Today's fintechs are putting its strength in automatically collecting and analyzing data without the user entering a transaction. This level of analysis may be useful to understand roughly how much your total income and expenses are, and how much you spend in each category.
There are two reasons why whooing doesn't support automatic typing.
One is the real difficulty of collecting. There are still administrative/economic barriers to collecting banknote transaction data in Korea. Fintech companies are also faced with obstacles to collection from time to time and are changing to workforce to solve them. This problem is showing signs of gradually being solved, and if direct collection is not possible, it will be possible to solve it by supplementing with methods such as indirect collection.
The second is the difficulty in classifying the collected data. Currently, automatic apps are classified based on affiliate information. It is the same method as a credit card company For example, if the place where the card payment was made is a coffee shop operator, it is classified as food expenses.

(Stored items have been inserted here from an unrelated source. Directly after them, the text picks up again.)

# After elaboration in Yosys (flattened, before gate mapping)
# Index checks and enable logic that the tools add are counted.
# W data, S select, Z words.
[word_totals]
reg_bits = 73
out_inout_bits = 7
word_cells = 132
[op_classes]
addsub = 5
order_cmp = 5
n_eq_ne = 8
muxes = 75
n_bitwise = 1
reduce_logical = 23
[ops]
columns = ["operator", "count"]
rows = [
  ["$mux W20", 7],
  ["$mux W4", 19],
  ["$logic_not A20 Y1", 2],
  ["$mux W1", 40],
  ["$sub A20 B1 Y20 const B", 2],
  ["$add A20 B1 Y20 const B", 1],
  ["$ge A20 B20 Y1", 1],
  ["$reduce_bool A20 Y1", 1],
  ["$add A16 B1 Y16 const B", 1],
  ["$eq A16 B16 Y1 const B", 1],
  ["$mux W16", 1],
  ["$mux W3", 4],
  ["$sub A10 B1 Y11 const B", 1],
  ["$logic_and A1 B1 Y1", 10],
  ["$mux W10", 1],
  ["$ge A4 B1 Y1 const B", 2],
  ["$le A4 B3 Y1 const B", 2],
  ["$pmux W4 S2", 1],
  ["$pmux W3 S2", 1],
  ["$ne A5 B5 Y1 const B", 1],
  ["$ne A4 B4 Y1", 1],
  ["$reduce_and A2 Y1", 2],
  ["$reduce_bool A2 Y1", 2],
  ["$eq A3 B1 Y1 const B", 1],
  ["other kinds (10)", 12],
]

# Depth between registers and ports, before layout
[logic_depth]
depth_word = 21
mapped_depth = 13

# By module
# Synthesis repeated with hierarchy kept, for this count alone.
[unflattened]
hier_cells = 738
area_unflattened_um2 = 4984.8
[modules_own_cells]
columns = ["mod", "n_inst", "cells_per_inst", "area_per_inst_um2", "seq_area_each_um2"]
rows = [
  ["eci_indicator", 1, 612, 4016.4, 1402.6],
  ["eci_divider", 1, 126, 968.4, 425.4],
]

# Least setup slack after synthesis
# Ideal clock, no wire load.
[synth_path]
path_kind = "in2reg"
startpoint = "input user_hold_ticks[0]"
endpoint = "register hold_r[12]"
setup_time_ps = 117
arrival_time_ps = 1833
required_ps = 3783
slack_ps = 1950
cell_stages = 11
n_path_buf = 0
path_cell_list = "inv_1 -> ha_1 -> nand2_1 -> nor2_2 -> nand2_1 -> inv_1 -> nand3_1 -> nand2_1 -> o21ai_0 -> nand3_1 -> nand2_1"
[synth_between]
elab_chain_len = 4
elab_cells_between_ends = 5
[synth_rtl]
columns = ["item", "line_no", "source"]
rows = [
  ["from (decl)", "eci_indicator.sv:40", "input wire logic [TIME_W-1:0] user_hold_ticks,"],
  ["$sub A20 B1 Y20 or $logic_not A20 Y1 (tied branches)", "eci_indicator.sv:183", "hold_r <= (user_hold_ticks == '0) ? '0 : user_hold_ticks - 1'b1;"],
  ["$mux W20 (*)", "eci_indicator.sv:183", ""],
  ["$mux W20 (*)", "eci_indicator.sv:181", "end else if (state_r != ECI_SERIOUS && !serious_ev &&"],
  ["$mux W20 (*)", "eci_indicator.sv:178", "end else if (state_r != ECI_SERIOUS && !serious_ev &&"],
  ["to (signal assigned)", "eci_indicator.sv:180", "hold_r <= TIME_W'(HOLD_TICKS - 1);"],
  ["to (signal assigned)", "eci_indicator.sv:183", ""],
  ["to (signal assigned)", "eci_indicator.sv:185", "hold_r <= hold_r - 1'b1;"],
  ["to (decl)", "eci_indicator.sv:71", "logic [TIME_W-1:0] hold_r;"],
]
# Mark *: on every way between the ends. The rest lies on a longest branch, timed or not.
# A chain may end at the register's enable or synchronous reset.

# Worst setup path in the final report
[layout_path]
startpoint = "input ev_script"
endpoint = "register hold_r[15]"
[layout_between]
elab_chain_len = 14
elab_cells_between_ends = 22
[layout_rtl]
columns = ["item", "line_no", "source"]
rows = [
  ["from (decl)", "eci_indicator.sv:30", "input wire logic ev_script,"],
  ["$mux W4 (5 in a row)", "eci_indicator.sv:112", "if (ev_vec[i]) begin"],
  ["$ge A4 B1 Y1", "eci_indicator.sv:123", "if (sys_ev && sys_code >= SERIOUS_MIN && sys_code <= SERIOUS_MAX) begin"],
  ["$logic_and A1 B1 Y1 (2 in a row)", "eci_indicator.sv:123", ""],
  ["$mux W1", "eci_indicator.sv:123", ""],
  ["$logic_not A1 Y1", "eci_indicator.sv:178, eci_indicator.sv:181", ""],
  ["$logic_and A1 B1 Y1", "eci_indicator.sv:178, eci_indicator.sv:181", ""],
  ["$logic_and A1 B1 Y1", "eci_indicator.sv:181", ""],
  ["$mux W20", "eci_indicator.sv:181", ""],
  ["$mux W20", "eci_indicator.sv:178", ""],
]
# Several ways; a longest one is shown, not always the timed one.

However, whooing is useful because it is not simply classified based on business information. This is because, in the case of coffee, it is useful information to classify whether you drank coffee with a book for cultural life or whether you drank coffee for company work. And these still lack information that can be estimated outside of the user himself. Payment information is being collected more and more, starting with PayApp and Fintech apps, but even if all the information is collected, it is judged that classification by this purpose is not easy.